Bu istilanın neticesinde hayatımıza intikal eden olumsuzluklar:
Dün dedelerinin bir dizinde kızından torunu, diğer dizinde oğlundan torunu dedelerinden aldıkları İslami ruh, hayâ, edep, terbiyeyi bu gün okullarımız verememektedir. Çocuklar kreşlere, dedeler huzur evlerine kovulmuştur.
Dün evlerinden köylerinden, mahallelerinden tekbirlerle, dualarla askere uğurlanan gençler bugün peygamber ocağına sarhoş olarak girmektedirler.
İnsanlar arasında selam ve musafaha, birlik ve beraberlik ve kardeşlik duygusu giderek zayıflamaktadır. İnsanlarımız birbiriyle konuşmak yerine kendi icat ettiği makinelerle konuşmaktadırlar. Dünya ve ahiret meseleleri ile uğraşmak yerine malayani meselelerle uğraşmaktadırlar.

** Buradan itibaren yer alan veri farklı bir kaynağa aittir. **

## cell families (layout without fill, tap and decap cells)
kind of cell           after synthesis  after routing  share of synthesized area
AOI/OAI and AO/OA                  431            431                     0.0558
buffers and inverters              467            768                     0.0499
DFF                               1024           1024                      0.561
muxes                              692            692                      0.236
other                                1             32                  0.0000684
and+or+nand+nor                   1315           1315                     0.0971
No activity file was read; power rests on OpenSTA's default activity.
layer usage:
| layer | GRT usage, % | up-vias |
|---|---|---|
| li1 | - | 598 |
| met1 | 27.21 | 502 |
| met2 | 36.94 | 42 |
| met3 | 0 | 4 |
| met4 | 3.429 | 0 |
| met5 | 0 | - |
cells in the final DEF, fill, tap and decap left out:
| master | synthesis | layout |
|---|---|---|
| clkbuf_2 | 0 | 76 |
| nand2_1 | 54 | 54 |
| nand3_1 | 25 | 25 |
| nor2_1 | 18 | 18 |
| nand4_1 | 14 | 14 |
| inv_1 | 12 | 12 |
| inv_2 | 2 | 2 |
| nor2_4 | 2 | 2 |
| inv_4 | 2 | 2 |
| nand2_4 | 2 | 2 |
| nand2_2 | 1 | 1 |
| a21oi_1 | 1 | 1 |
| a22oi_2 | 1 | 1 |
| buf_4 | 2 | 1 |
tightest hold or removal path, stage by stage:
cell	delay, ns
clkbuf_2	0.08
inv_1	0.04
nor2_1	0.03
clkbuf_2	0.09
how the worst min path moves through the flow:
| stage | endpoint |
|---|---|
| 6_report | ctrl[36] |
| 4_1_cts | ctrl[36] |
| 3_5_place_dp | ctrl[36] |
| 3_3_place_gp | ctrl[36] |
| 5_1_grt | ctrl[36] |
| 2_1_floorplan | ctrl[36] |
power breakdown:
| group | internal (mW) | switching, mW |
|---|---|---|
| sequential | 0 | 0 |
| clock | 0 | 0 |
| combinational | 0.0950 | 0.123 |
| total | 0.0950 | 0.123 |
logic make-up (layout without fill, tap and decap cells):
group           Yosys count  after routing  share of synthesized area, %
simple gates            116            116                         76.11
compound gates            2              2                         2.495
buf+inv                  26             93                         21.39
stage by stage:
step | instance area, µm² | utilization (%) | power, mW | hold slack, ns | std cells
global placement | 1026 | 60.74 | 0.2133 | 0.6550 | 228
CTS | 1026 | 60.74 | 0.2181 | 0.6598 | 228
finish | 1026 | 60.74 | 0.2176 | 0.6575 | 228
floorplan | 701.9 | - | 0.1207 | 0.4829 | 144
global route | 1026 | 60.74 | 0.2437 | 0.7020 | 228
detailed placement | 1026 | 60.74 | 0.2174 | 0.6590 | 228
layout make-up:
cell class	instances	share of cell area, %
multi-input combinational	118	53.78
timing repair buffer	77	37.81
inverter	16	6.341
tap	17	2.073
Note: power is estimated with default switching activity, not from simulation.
===== src/hw/upsample_macros.svh =====
`ifndef UPSAMPLE_MACROS_SVH
`define UPSAMPLE_MACROS_SVH

// feature data width, one feature per beat
`define FEATURE_W_BITS 16

// map size limits
`define MAX_MAP_W 64
`define MAX_MAP_H 64
`define MAX_MAP_CHN 16

// counter widths, sized for the limits above
`define COORD_BITS 6 // x and y
`define CHN_BITS 4

`endif

===== src/hw/upsample_stream_pkg.sv =====
`include "upsample_macros.svh"

package upsample_stream_pkg;

	typedef logic[`FEATURE_W_BITS-1:0] pixel_t;

	// first pass takes the stream, second replays the stored row
	typedef enum logic {
		PASS_LIVE = 1'b0,
		PASS_REPLAY = 1'b1
	} pass_e;

	// where the next output beat sits in the map
	typedef struct packed {
		pass_e pass;
		logic[`COORD_BITS-1:0] x;
		logic row_end; // last column of this pass
		logic map_end; // last beat of the whole map
	} pos_info_t;

	// output payload, the pixel twice side by side
	typedef struct packed {
		pixel_t[1:0] data;
		logic last;
	} out_beat_t;

endpackage


===== src/hw/upsample_cfg_pkg.sv =====
package upsample_cfg_pkg;

	// strobe bus register map
	typedef enum logic[1:0] {
		REG_CTRL = 2'd0, // bit 0 starts a map
		REG_DIMS = 2'd1, // width-1 and height-1
		REG_CHN = 2'd2, // channels-1
		REG_STATUS = 2'd3 // bit 0 busy, bit 1 done, write clears done
	} reg_addr_e;

	// one register word, width in the upper half
	typedef struct packed {
		logic[15:0] w_m1;
		logic[15:0] h_m1;
	} map_dims_t;

	// a register word seen as plain bits or as the dims layout
	typedef union packed {
		logic[31:0] raw;
		map_dims_t dims;
	} cfg_word_u;

	// full map configuration handed to the tracker
	typedef struct packed {
		map_dims_t dims;
		logic[15:0] chn_m1;
	} map_cfg_t;

endpackage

Ülkemizin en zeki çocukları düşman ülkelerce çalınmaktadır.
Boşanmalardaki artışlar toplumu tehdit etmekte, aile ve dolayısıyla toplum çöküş sinyallerini vermektedir.
Ülkemiz uyuşturucu bombardımanına tutulmuştur. Buradaki zayiat bir savaştan daha fazladır.
Gençlik genellikle başıboşluk içinde kıvranmakta, zengin kültür ve manevi değerlerimizden bihaberdir.
“Ben kerim olan ahlâkı tamamlamak için bütün insanlığa peygamber olarak gönderildim” buyuran Efendimiz(sav)’in hayatını örnek alarak, kalplerinde Allah(cc) ve Habibullah(sav) aşkı, midelerinde helal lokma, kalbi selim, lisanı sadık, ahlakı mustakim, ilim ve imanla mücehhez, takva ehli bir gençlik yetiştirilmelidir.
Bu gerçekleşmediği takdirde millet ve İslam düşmanları ve bölücü kaynaklar bu boşluktan istifade edebilirler.
Yukarıdan beri ifade ettiğimiz hususlar aziz milletimizin ve sorumluluk mevkiinde olanların dikkatine önemle ve saygıyla sunulur.